The task
Give back the data in full, with every line exact.

(Saved entries)
--------------------------------------------------

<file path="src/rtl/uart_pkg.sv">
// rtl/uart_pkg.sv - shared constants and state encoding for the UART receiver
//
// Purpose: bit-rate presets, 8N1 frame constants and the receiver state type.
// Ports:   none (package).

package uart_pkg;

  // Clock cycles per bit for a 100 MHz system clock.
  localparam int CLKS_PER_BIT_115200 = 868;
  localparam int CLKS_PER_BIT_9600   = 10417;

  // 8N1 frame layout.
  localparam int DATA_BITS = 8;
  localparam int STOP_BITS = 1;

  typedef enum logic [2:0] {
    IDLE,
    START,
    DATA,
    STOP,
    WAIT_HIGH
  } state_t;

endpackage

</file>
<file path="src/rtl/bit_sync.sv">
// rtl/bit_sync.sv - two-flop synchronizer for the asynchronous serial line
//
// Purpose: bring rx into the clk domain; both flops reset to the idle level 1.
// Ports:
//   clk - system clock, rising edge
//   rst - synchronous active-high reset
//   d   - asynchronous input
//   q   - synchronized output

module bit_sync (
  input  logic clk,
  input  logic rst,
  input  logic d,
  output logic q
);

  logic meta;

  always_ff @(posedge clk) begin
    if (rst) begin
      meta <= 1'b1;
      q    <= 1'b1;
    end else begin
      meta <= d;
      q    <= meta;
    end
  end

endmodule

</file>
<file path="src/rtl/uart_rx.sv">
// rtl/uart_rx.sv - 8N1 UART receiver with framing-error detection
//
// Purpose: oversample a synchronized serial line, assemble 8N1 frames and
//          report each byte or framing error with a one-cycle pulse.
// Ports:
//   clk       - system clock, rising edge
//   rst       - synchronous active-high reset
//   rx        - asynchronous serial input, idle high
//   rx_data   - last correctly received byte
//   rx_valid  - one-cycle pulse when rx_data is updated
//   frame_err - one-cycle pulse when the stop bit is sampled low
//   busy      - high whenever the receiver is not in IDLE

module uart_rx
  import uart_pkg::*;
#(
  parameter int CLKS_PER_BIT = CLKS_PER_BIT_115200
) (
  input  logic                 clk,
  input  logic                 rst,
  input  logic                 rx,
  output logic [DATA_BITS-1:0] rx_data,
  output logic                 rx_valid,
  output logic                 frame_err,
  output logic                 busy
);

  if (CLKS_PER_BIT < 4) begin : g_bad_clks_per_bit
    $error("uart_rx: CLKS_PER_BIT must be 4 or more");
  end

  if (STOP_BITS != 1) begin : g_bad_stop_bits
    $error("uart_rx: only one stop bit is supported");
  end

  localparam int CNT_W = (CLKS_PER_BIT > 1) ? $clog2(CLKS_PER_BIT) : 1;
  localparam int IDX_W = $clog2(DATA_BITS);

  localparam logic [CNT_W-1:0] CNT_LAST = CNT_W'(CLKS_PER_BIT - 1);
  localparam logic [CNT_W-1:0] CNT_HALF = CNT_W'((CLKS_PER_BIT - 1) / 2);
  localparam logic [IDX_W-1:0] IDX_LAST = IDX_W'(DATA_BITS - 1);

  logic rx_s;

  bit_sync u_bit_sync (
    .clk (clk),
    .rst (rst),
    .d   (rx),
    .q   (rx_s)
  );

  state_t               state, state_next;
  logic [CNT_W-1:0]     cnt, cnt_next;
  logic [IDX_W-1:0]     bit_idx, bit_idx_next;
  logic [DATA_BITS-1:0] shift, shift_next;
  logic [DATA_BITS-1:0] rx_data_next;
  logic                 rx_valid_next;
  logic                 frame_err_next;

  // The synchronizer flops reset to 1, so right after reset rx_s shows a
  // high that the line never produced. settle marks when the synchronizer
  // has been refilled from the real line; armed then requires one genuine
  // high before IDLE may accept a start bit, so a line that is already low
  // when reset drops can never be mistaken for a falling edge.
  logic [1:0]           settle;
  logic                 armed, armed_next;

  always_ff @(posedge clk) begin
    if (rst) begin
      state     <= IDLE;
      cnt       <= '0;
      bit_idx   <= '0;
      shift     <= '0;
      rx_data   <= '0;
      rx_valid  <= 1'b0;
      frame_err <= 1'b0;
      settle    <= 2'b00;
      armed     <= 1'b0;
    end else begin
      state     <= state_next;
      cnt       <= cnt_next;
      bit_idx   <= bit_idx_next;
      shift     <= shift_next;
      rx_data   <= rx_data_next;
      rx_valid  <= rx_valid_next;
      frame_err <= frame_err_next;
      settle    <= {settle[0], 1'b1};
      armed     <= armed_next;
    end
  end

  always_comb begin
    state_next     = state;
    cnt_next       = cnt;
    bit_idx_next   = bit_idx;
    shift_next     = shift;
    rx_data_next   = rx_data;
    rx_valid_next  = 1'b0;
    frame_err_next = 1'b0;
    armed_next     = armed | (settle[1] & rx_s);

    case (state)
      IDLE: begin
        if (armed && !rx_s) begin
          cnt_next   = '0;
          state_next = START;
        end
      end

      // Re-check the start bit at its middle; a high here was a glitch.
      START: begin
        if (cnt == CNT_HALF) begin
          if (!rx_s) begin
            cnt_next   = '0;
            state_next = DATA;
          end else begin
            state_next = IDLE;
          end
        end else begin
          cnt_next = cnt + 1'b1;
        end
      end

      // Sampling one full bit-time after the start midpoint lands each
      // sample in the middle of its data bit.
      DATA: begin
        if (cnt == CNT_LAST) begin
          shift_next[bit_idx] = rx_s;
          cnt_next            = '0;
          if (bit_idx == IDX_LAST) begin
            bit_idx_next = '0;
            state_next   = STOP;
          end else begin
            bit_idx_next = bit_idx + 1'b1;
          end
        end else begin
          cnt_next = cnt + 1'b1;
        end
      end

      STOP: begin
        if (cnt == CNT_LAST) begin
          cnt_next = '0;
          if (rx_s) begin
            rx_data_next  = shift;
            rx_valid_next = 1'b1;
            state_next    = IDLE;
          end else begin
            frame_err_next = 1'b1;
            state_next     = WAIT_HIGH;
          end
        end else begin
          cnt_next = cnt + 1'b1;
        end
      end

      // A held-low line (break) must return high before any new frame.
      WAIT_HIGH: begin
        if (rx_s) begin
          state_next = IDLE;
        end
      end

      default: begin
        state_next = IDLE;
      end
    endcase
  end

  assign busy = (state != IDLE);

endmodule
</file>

--------------------------------------------------

Solution
<file path="src/rtl/uart_pkg.sv">
// rtl/uart_pkg.sv - shared constants and state encoding for the UART receiver
//
// Purpose: bit-rate presets, 8N1 frame constants and the receiver state type.
// Ports:   none (package).

package uart_pkg;

  // Clock cycles per bit for a 100 MHz system clock.
  localparam int CLKS_PER_BIT_115200 = 868;
  localparam int CLKS_PER_BIT_9600   = 10417;

  // 8N1 frame layout.
  localparam int DATA_BITS = 8;
  localparam int STOP_BITS = 1;

  typedef enum logic [2:0] {
    IDLE,
    START,
    DATA,
    STOP,
    WAIT_HIGH
  } state_t;

endpackage

</file>
<file path="src/rtl/bit_sync.sv">
// rtl/bit_sync.sv - two-flop synchronizer for the asynchronous serial line
//
// Purpose: bring rx into the clk domain; both flops reset to the idle level 1.
// Ports:
//   clk - system clock, rising edge
//   rst - synchronous active-high reset
//   d   - asynchronous input
//   q   - synchronized output

module bit_sync (
  input  logic clk,
  input  logic rst,
  input  logic d,
  output logic q
);

  logic meta;

  always_ff @(posedge clk) begin
    if (rst) begin
      meta <= 1'b1;
      q    <= 1'b1;
    end else begin
      meta <= d;
      q    <= meta;
    end
  end

endmodule

</file>
<file path="src/rtl/uart_rx.sv">
// rtl/uart_rx.sv - 8N1 UART receiver with framing-error detection
//
// Purpose: oversample a synchronized serial line, assemble 8N1 frames and
//          report each byte or framing error with a one-cycle pulse.
// Ports:
//   clk       - system clock, rising edge
//   rst       - synchronous active-high reset
//   rx        - asynchronous serial input, idle high
//   rx_data   - last correctly received byte
//   rx_valid  - one-cycle pulse when rx_data is updated
//   frame_err - one-cycle pulse when the stop bit is sampled low
//   busy      - high whenever the receiver is not in IDLE

module uart_rx
  import uart_pkg::*;
#(
  parameter int CLKS_PER_BIT = CLKS_PER_BIT_115200
) (
  input  logic                 clk,
  input  logic                 rst,
  input  logic                 rx,
  output logic [DATA_BITS-1:0] rx_data,
  output logic                 rx_valid,
  output logic                 frame_err,
  output logic                 busy
);

  if (CLKS_PER_BIT < 4) begin : g_bad_clks_per_bit
    $error("uart_rx: CLKS_PER_BIT must be 4 or more");
  end

  if (STOP_BITS != 1) begin : g_bad_stop_bits
    $error("uart_rx: only one stop bit is supported");
  end

  localparam int CNT_W = (CLKS_PER_BIT > 1) ? $clog2(CLKS_PER_BIT) : 1;
  localparam int IDX_W = $clog2(DATA_BITS);

  localparam logic [CNT_W-1:0] CNT_LAST = CNT_W'(CLKS_PER_BIT - 1);
  localparam logic [CNT_W-1:0] CNT_HALF = CNT_W'((CLKS_PER_BIT - 1) / 2);
  localparam logic [IDX_W-1:0] IDX_LAST = IDX_W'(DATA_BITS - 1);

  logic rx_s;

  bit_sync u_bit_sync (
    .clk (clk),
    .rst (rst),
    .d   (rx),
    .q   (rx_s)
  );

  state_t               state, state_next;
  logic [CNT_W-1:0]     cnt, cnt_next;
  logic [IDX_W-1:0]     bit_idx, bit_idx_next;
  logic [DATA_BITS-1:0] shift, shift_next;
  logic [DATA_BITS-1:0] rx_data_next;
  logic                 rx_valid_next;
  logic                 frame_err_next;

  // The synchronizer flops reset to 1, so right after reset rx_s shows a
  // high that the line never produced. settle marks when the synchronizer
  // has been refilled from the real line; armed then requires one genuine
  // high before IDLE may accept a start bit, so a line that is already low
  // when reset drops can never be mistaken for a falling edge.
  logic [1:0]           settle;
  logic                 armed, armed_next;

  always_ff @(posedge clk) begin
    if (rst) begin
      state     <= IDLE;
      cnt       <= '0;
      bit_idx   <= '0;
      shift     <= '0;
      rx_data   <= '0;
      rx_valid  <= 1'b0;
      frame_err <= 1'b0;
      settle    <= 2'b00;
      armed     <= 1'b0;
    end else begin
      state     <= state_next;
      cnt       <= cnt_next;
      bit_idx   <= bit_idx_next;
      shift     <= shift_next;
      rx_data   <= rx_data_next;
      rx_valid  <= rx_valid_next;
      frame_err <= frame_err_next;
      settle    <= {settle[0], 1'b1};
      armed     <= armed_next;
    end
  end

  always_comb begin
    state_next     = state;
    cnt_next       = cnt;
    bit_idx_next   = bit_idx;
    shift_next     = shift;
    rx_data_next   = rx_data;
    rx_valid_next  = 1'b0;
    frame_err_next = 1'b0;
    armed_next     = armed | (settle[1] & rx_s);

    case (state)
      IDLE: begin
        if (armed && !rx_s) begin
          cnt_next   = '0;
          state_next = START;
        end
      end

      // Re-check the start bit at its middle; a high here was a glitch.
      START: begin
        if (cnt == CNT_HALF) begin
          if (!rx_s) begin
            cnt_next   = '0;
            state_next = DATA;
          end else begin
            state_next = IDLE;
          end
        end else begin
          cnt_next = cnt + 1'b1;
        end
      end

      // Sampling one full bit-time after the start midpoint lands each
      // sample in the middle of its data bit.
      DATA: begin
        if (cnt == CNT_LAST) begin
          shift_next[bit_idx] = rx_s;
          cnt_next            = '0;
          if (bit_idx == IDX_LAST) begin
            bit_idx_next = '0;
            state_next   = STOP;
          end else begin
            bit_idx_next = bit_idx + 1'b1;
          end
        end else begin
          cnt_next = cnt + 1'b1;
        end
      end

      STOP: begin
        if (cnt == CNT_LAST) begin
          cnt_next = '0;
          if (rx_s) begin
            rx_data_next  = shift;
            rx_valid_next = 1'b1;
            state_next    = IDLE;
          end else begin
            frame_err_next = 1'b1;
            state_next     = WAIT_HIGH;
          end
        end else begin
          cnt_next = cnt + 1'b1;
        end
      end

      // A held-low line (break) must return high before any new frame.
      WAIT_HIGH: begin
        if (rx_s) begin
          state_next = IDLE;
        end
      end

      default: begin
        state_next = IDLE;
      end
    endcase
  end

  assign busy = (state != IDLE);

endmodule
</file>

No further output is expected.